Incontro pubblico, venerdì 9 giugno, alle 18.25, nella Sala dell’Arengo, in piazza Cavour, per la presentazione del libro “Badheea, dalla siria in italia con il corridoio umanitario”, di Mattia Civico.
Interverranno l’autore Mattia Civico, Gianluca Fabbri, Istituto di Scienze dell’uomo; Corrado Borghi, Operazione Colomba della Comunità Papa Giovanni XXIII; Massimiliano Zannoni, Operatore sociale; Ahmad Al Khaled, rifugiato siriano.
Per ricominciare una vita, in fuga dal proprio Paese, rischiare la vita: alla grande ingiustizia dei nostri tempi ci siamo quasi assuefatti. La politica populista dei muri e del rifiuto, oggi, sembra vincente.
Trentamila esseri umani, dal 1988, sono morti alle frontiere dell’Europa, cercando una terra che li accogliesse. Fuggivano dalla guerra e hanno trovato la morte nel mare nostro. Ma non è, non deve essere un destino ineluttabile. La storia di Badheea e della sua famiglia lo dimostra.
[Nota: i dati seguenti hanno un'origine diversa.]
### src/fetch_consts.svh
`ifndef FETCH_CONSTS_SVH
`define FETCH_CONSTS_SVH

// Instruction bus geometry
`define FETCH_ADDR_W          32
`define FETCH_DATA_W          32
`define FETCH_BOOT_ADDR       32'h0000_0000

// Prefetch queue sizing
`define FETCH_QUEUE_DEPTH     2
`define FETCH_MAX_OUTSTANDING 2

// RV32I major opcodes and funct3 used by the expansion
`define FETCH_OP_IMM          7'b0010011
`define FETCH_OP_OP           7'b0110011
`define FETCH_OP_JAL          7'b1101111
`define FETCH_F3_ADD          3'b000

// Compressed quadrants and funct3 values of the supported forms
`define FETCH_CQ_1            2'b01
`define FETCH_CQ_2            2'b10
`define FETCH_CF3_ADDI        3'b000
`define FETCH_CF3_LI          3'b010
`define FETCH_CF3_J           3'b101
`define FETCH_CF3_MV_ADD      3'b100

`endif

### src/fetch_pkg.sv
`default_nettype none

package fetch_pkg;

  ////////////////////////////////////////////////////////////
  // Fetched word, seen either as one instruction or two parcels
  ////////////////////////////////////////////////////////////

  typedef union packed {
    // Base 32-bit instruction layout
    struct packed {
      logic [6:0] funct7;
      logic [4:0] rs2;
      logic [4:0] rs1;
      logic [2:0] funct3;
      logic [4:0] rd;
      logic [6:0] opcode;
    } instr;
    // Two halfword parcels, lo sits at the lower address
    struct packed {
      logic [15:0] hi;
      logic [15:0] lo;
    } parcel;
  } instr_word_u;

  ////////////////////////////////////////////////////////////
  // Parcel classification
  ////////////////////////////////////////////////////////////

  // Low bits 11 mark the first parcel of a 32-bit instruction
  function automatic logic is_full_parcel(input logic [15:0] parcel);
    return parcel[1:0] == 2'b11;
  endfunction

endpackage

`default_nettype wire

### src/fetch_aligner.sv
`default_nettype none

`include "fetch_consts.svh"

module fetch_aligner
  import fetch_pkg::*;
(
  input  logic                     clk,
  input  logic                     rst_i,
  input  logic                     halt_i,
  input  logic                     kill_i,
  input  logic                     pc_set_i,
  input  logic [`FETCH_ADDR_W-1:0] branch_addr_i,
  input  logic                     q_valid_i,
  input  instr_word_u              q_word_i,
  input  logic [`FETCH_ADDR_W-1:0] q_addr_i,
  input  logic                     id_ready_i,
  output logic                     q_pop_o,
  output logic                     if_valid_o,
  output logic [31:0]              if_instr_o,
  output logic [`FETCH_ADDR_W-1:0] if_pc_o,
  output logic                     if_compressed_o,
  output logic                     if_illegal_c_o
);

  // PC of the next instruction, bit 1 picks the parcel in the head word
  logic [`FETCH_ADDR_W-1:0] pc_q;
  logic                     hold_valid_q;
  logic [15:0]              hold_parcel_q;
  logic                     halt_q;

  // Register toward decode
  logic                     out_valid_q;
  logic [31:0]              out_instr_q;
  logic [`FETCH_ADDR_W-1:0] out_pc_q;
  logic                     out_comp_q;
  logic                     out_ill_q;

  logic [`FETCH_ADDR_W-3:0] exp_word;
  logic                     head_ok;
  logic                     head_stale;
  logic [15:0]              cur_parcel;
  instr_word_u              dec_instr;
  logic                     dec_illegal;
  instr_word_u              sel_instr;
  logic                     sel_valid;
  logic                     sel_comp;
  logic                     sel_ill;
  logic                     sel_pop;
  logic                     sel_hold;
  logic                     stall;
  logic                     accept;
  logic                     load;
  logic                     hold_load;

  ////////////////////////////////////////////////////////////
  // Parcel selection
  ////////////////////////////////////////////////////////////

  // A straddling instruction waits for the following word
  assign exp_word   = pc_q[`FETCH_ADDR_W-1:2] + (`FETCH_ADDR_W-2)'(hold_valid_q);
  assign head_ok    = q_valid_i & (q_addr_i[`FETCH_ADDR_W-1:2] == exp_word);
  assign head_stale = q_valid_i & (q_addr_i[`FETCH_ADDR_W-1:2] < exp_word);
  assign cur_parcel = pc_q[1] ? q_word_i.parcel.hi : q_word_i.parcel.lo;

  fetch_c_decoder c_decoder_inst (
    .parcel_i  (cur_parcel),
    .instr_o   (dec_instr),
    .illegal_o (dec_illegal)
  );

  always_comb begin
    sel_instr = q_word_i;
    sel_valid = 1'b0;
    sel_comp  = 1'b0;
    sel_ill   = 1'b0;
    sel_pop   = 1'b0;
    sel_hold  = 1'b0;
    if (head_ok) begin
      if (hold_valid_q) begin
        // Upper half comes from the low parcel of the new word
        sel_instr.parcel.lo = hold_parcel_q;
        sel_instr.parcel.hi = q_word_i.parcel.lo;
        sel_valid           = 1'b1;
      end else if (!is_full_parcel(cur_parcel)) begin
        sel_instr = dec_instr;
        sel_valid = 1'b1;
        sel_comp  = 1'b1;
        sel_ill   = dec_illegal;
        sel_pop   = pc_q[1];
      end else if (!pc_q[1]) begin
        // Aligned 32-bit instruction uses the whole word
        sel_valid = 1'b1;
        sel_pop   = 1'b1;
      end else begin
        // 32-bit start in the high parcel, park it
        sel_hold = 1'b1;
        sel_pop  = 1'b1;
      end
    end
  end

  ////////////////////////////////////////////////////////////
  // Handshake toward decode
  ////////////////////////////////////////////////////////////

  assign stall     = halt_i | kill_i | pc_set_i;
  assign accept    = if_valid_o & id_ready_i;
  assign load      = sel_valid & (~out_valid_q | accept) & ~stall;
  assign hold_load = sel_hold & ~stall;
  assign q_pop_o   = ~stall & (head_stale | hold_load | (load & sel_pop));

  // Held entry stays hidden while halted
  assign if_valid_o      = out_valid_q & ~halt_q;
  assign if_instr_o      = out_instr_q;
  assign if_pc_o         = out_pc_q;
  assign if_compressed_o = out_comp_q;
  assign if_illegal_c_o  = out_ill_q;

  always_ff @(posedge clk) begin
    if (rst_i) begin
      pc_q         <= `FETCH_BOOT_ADDR;
      hold_valid_q <= 1'b0;
      halt_q       <= 1'b0;
      out_valid_q  <= 1'b0;
    end else begin
      halt_q <= halt_i;
      if (pc_set_i) begin
        pc_q         <= branch_addr_i;
        hold_valid_q <= 1'b0;
      end else if (kill_i) begin
        hold_valid_q <= 1'b0;
      end else if (hold_load) begin
        hold_valid_q <= 1'b1;
      end else if (load) begin
        hold_valid_q <= 1'b0;
        pc_q         <= pc_q + (sel_comp ? `FETCH_ADDR_W'(2) : `FETCH_ADDR_W'(4));
      end
      // Redirect or kill drops whatever was fetched before
      if (kill_i || pc_set_i) begin
        out_valid_q <= 1'b0;
      end else if (load) begin
        out_valid_q <= 1'b1;
      end else if (accept) begin
        out_valid_q <= 1'b0;
      end
    end
  end

  always_ff @(posedge clk) begin
    if (hold_load) begin
      hold_parcel_q <= q_word_i.parcel.hi;
    end
    if (load) begin
      out_instr_q <= sel_instr;
      out_pc_q    <= pc_q;
      out_comp_q  <= sel_comp;
      out_ill_q   <= sel_ill;
    end
  end

endmodule

`default_nettype wire

### src/fetch_c_decoder.sv
`default_nettype none

`include "fetch_consts.svh"

module fetch_c_decoder
  import fetch_pkg::*;
(
  input  logic [15:0] parcel_i,
  output instr_word_u instr_o,
  output logic        illegal_o
);

  logic [4:0]  rd;
  logic [4:0]  rs2;
  logic [11:0] imm_i;
  logic [20:0] imm_j;

  ////////////////////////////////////////////////////////////
  // Field extraction
  ////////////////////////////////////////////////////////////

  assign rd  = parcel_i[11:7];
  assign rs2 = parcel_i[6:2];

  // CI immediate, sign-extended to 12 bits
  assign imm_i = {{6{parcel_i[12]}}, parcel_i[12], parcel_i[6:2]};

  // CJ offset scrambled as [11|4|9:8|10|6|7|3:1|5]
  assign imm_j = {{9{parcel_i[12]}}, parcel_i[12], parcel_i[8], parcel_i[10:9],
                  parcel_i[6], parcel_i[7], parcel_i[2], parcel_i[11],
                  parcel_i[5:3], 1'b0};

  ////////////////////////////////////////////////////////////
  // Expansion
  ////////////////////////////////////////////////////////////

  always_comb begin
    instr_o   = '0;
    illegal_o = 1'b0;
    if (is_full_parcel(parcel_i)) begin
      // Not compressed, nothing to expand
      instr_o.parcel.lo = parcel_i;
    end else begin
      case ({parcel_i[15:13], parcel_i[1:0]})
        // C.ADDI -> addi rd, rd, imm
        {`FETCH_CF3_ADDI, `FETCH_CQ_1}: begin
          instr_o.instr.opcode = `FETCH_OP_IMM;
          instr_o.instr.rd     = rd;
          instr_o.instr.funct3 = `FETCH_F3_ADD;
          instr_o.instr.rs1    = rd;
          {instr_o.instr.funct7, instr_o.instr.rs2} = imm_i;
        end
        // C.LI -> addi rd, x0, imm
        {`FETCH_CF3_LI, `FETCH_CQ_1}: begin
          instr_o.instr.opcode = `FETCH_OP_IMM;
          instr_o.instr.rd     = rd;
          instr_o.instr.funct3 = `FETCH_F3_ADD;
          {instr_o.instr.funct7, instr_o.instr.rs2} = imm_i;
        end
        // C.J -> jal x0, offset
        {`FETCH_CF3_J, `FETCH_CQ_1}: begin
          instr_o = {imm_j[20], imm_j[10:1], imm_j[11], imm_j[19:12], 5'd0, `FETCH_OP_JAL};
        end
        // C.MV / C.ADD, rs2 of x0 would be C.JR / C.JALR / C.EBREAK
        {`FETCH_CF3_MV_ADD, `FETCH_CQ_2}: begin
          if (rs2 == 5'd0) begin
            illegal_o = 1'b1;
          end else begin
            instr_o.instr.opcode = `FETCH_OP_OP;
            instr_o.instr.rd     = rd;
            instr_o.instr.funct3 = `FETCH_F3_ADD;
            instr_o.instr.rs1    = parcel_i[12] ? rd : 5'd0;
            instr_o.instr.rs2    = rs2;
          end
        end
        default: begin
          illegal_o = 1'b1;
        end
      endcase
      // Raw halfword goes on to decode for the trap
      if (illegal_o) begin
        instr_o.parcel.lo = parcel_i;
      end
    end
  end

endmodule

`default_nettype wire

### src/fetch_prefetcher.sv
`default_nettype none

`include "fetch_consts.svh"

module fetch_prefetcher
  import fetch_pkg::*;
(
  input  logic                     clk,
  input  logic                     rst_i,
  input  logic                     halt_i,
  input  logic                     kill_i,
  input  logic                     pc_set_i,
  input  logic [`FETCH_ADDR_W-1:0] branch_addr_i,
  input  logic                     instr_gnt_i,
  input  logic                     instr_rvalid_i,
  input  logic [`FETCH_DATA_W-1:0] instr_rdata_i,
  input  logic                     q_pop_i,
  output logic                     instr_req_o,
  output logic [`FETCH_ADDR_W-1:0] instr_addr_o,
  output logic                     q_valid_o,
  output instr_word_u              q_word_o,
  output logic [`FETCH_ADDR_W-1:0] q_addr_o
);

  localparam int ptr_w = $clog2(`FETCH_QUEUE_DEPTH);
  localparam int cnt_w = $clog2(`FETCH_QUEUE_DEPTH + 1);
  localparam int out_w = $clog2(`FETCH_MAX_OUTSTANDING + 1);

  // Control state
  logic                     boot_q;
  logic                     active_q;
  logic [`FETCH_ADDR_W-1:0] fetch_addr_q;
  logic [`FETCH_ADDR_W-1:0] resp_addr_q;
  logic [out_w-1:0]         out_cnt_q;
  logic [out_w-1:0]         drop_cnt_q;
  logic [cnt_w-1:0]         q_cnt_q;
  logic [ptr_w-1:0]         rd_ptr_q;
  logic [ptr_w-1:0]         wr_ptr_q;

  // Queue storage, word plus the address it came from
  instr_word_u              q_word_mem [`FETCH_QUEUE_DEPTH];
  logic [`FETCH_ADDR_W-1:0] q_addr_mem [`FETCH_QUEUE_DEPTH];

  logic             flush;
  logic [cnt_w:0]   fill;
  logic             room;
  logic             gnt_acc;
  logic             push;
  logic             pop;

  ////////////////////////////////////////////////////////////
  // Request side
  ////////////////////////////////////////////////////////////

  assign flush = pc_set_i | kill_i;

  // Queued words plus requests in flight may not exceed the queue depth
  assign fill = (cnt_w + 1)'(q_cnt_q) + (cnt_w + 1)'(out_cnt_q);
  assign room = (fill < (cnt_w + 1)'(`FETCH_QUEUE_DEPTH))
              & (out_cnt_q < out_w'(`FETCH_MAX_OUTSTANDING));

  assign instr_req_o  = active_q & ~halt_i & ~flush & room;
  assign instr_addr_o = fetch_addr_q;
  assign gnt_acc      = instr_req_o & instr_gnt_i;

  ////////////////////////////////////////////////////////////
  // Response and queue side
  ////////////////////////////////////////////////////////////

  // Stale responses are counted off, not queued
  assign push = instr_rvalid_i & (drop_cnt_q == '0) & ~flush;
  assign pop  = q_pop_i & q_valid_o & ~flush;

  assign q_valid_o = (q_cnt_q != '0);
  assign q_word_o  = q_word_mem[rd_ptr_q];
  assign q_addr_o  = q_addr_mem[rd_ptr_q];

  always_ff @(posedge clk) begin
    if (rst_i) begin
      boot_q       <= 1'b1;
      active_q     <= 1'b0;
      fetch_addr_q <= `FETCH_BOOT_ADDR;
      resp_addr_q  <= `FETCH_BOOT_ADDR;
      out_cnt_q    <= '0;
      drop_cnt_q   <= '0;
      q_cnt_q      <= '0;
      rd_ptr_q     <= '0;
      wr_ptr_q     <= '0;
    end else begin
      boot_q    <= 1'b0;
      out_cnt_q <= out_cnt_q + out_w'(gnt_acc) - out_w'(instr_rvalid_i);
      // Kill parks the stage until the next redirect
      if (kill_i) begin
        active_q <= 1'b0;
      end else if (pc_set_i || boot_q) begin
        active_q <= 1'b1;
      end
      if (flush) begin
        // Everything still in flight after this cycle is stale
        drop_cnt_q <= out_cnt_q - out_w'(instr_rvalid_i);
        q_cnt_q    <= '0;
        rd_ptr_q   <= '0;
        wr_ptr_q   <= '0;
        if (pc_set_i) begin
          fetch_addr_q <= {branch_addr_i[`FETCH_ADDR_W-1:2], 2'b00};
          resp_addr_q  <= {branch_addr_i[`FETCH_ADDR_W-1:2], 2'b00};
        end
      end else begin
        if (instr_rvalid_i && (drop_cnt_q != '0)) begin
          drop_cnt_q <= drop_cnt_q - 1'b1;
        end
        if (gnt_acc) begin
          fetch_addr_q <= fetch_addr_q + `FETCH_ADDR_W'(4);
        end
        // Responses come in order, so the address just counts up
        if (push) begin
          resp_addr_q <= resp_addr_q + `FETCH_ADDR_W'(4);
          wr_ptr_q    <= wr_ptr_q + 1'b1;
        end
        if (pop) begin
          rd_ptr_q <= rd_ptr_q + 1'b1;
        end
        q_cnt_q <= q_cnt_q + cnt_w'(push) - cnt_w'(pop);
      end
    end
  end

  always_ff @(posedge clk) begin
    if (push) begin
      q_word_mem[wr_ptr_q] <= instr_rdata_i;
      q_addr_mem[wr_ptr_q] <= resp_addr_q;
    end
  end

endmodule

`default_nettype wire

### src/fetch_stage.sv
`default_nettype none

`include "fetch_consts.svh"

module fetch_stage
  import fetch_pkg::*;
(
  input  logic                     clk,
  input  logic                     rst_i,
  input  logic                     halt_i,
  input  logic                     kill_i,
  input  logic                     pc_set_i,
  input  logic [`FETCH_ADDR_W-1:0] branch_addr_i,
  input  logic                     instr_gnt_i,
  input  logic                     instr_rvalid_i,
  input  logic [`FETCH_DATA_W-1:0] instr_rdata_i,
  input  logic                     id_ready_i,
  output logic                     instr_req_o,
  output logic [`FETCH_ADDR_W-1:0] instr_addr_o,
  output logic                     if_valid_o,
  output logic [31:0]              if_instr_o,
  output logic [`FETCH_ADDR_W-1:0] if_pc_o,
  output logic                     if_compressed_o,
  output logic                     if_illegal_c_o
);

  // Queue head handed from prefetcher to aligner
  logic                     q_valid;
  instr_word_u              q_word;
  logic [`FETCH_ADDR_W-1:0] q_addr;
  logic                     q_pop;

  ////////////////////////////////////////////////////////////
  // Bus side, fetches words and queues them
  ////////////////////////////////////////////////////////////

  fetch_prefetcher prefetcher_inst (
    .clk            (clk),
    .rst_i          (rst_i),
    .halt_i         (halt_i),
    .kill_i         (kill_i),
    .pc_set_i       (pc_set_i),
    .branch_addr_i  (branch_addr_i),
    .instr_gnt_i    (instr_gnt_i),
    .instr_rvalid_i (instr_rvalid_i),
    .instr_rdata_i  (instr_rdata_i),
    .q_pop_i        (q_pop),
    .instr_req_o    (instr_req_o),
    .instr_addr_o   (instr_addr_o),
    .q_valid_o      (q_valid),
    .q_word_o       (q_word),
    .q_addr_o       (q_addr)
  );

  ////////////////////////////////////////////////////////////
  // Decode side, splits words into instructions
  ////////////////////////////////////////////////////////////

  fetch_aligner aligner_inst (
    .clk             (clk),
    .rst_i           (rst_i),
    .halt_i          (halt_i),
    .kill_i          (kill_i),
    .pc_set_i        (pc_set_i),
    .branch_addr_i   (branch_addr_i),
    .q_valid_i       (q_valid),
    .q_word_i        (q_word),
    .q_addr_i        (q_addr),
    .id_ready_i      (id_ready_i),
    .q_pop_o         (q_pop),
    .if_valid_o      (if_valid_o),
    .if_instr_o      (if_instr_o),
    .if_pc_o         (if_pc_o),
    .if_compressed_o (if_compressed_o),
    .if_illegal_c_o  (if_illegal_c_o)
  );

endmodule

`default_nettype wire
Badheea è una dei 93 siriani che un anno fa, esattamente il 29 febbraio 2016, partendo da un campo profughi del Libano sono arrivati sani e salvi in Italia. In aereo, senza trafficanti né barconi: un viaggio sicuro grazie al primo corridoio umanitario organizzato da Comunità di Sant’Egidio, Tavola valdese, Federazione delle Chiese evangeliche, dopo che i corpi civili di pace dell’Operazione Colomba della Comunità Giovanni XXIII li avevano protetti durante la permanenza nei campi profughi. Mattia Civico, che ha partecipato al primo corridoio umanitario ed è diventato amico di Badheea e della sua famiglia, racconta la storia di una donna, in prima persona che ha sofferto ma non ha mai smesso di sperare.
“Le proteste a Homs – racconta nel libro – continuavano e continuavano i combattimenti, sia per strada che dal cielo. Ogni protesta era soffocata nel sangue. Portavo i feriti a casa mia. Io strappavo i vestiti e ne facevo garze per fermare il sangue…“. Un marito morto ancora giovane, nove figli, di cui uno rinchiuso nelle carceri del regime, un altro strappato a colpi di ciabatte dalle mani della polizia segreta, la paura della repressione e delle bombe, Badheea si racconta con le parole semplici di una donna coraggiosa e piena di vita, anche in mezzo agli agguati della morte. Il suo libro non è solo una fra le tante biografie dei 65 milioni di profughi del mondo. È la testimonianza che c’è un altro modo di lasciarsi alle spalle la guerra, che c’è un altro modo di accogliere. Purché noi europei sappiamo fare quello che va fatto, da questa parte del mare.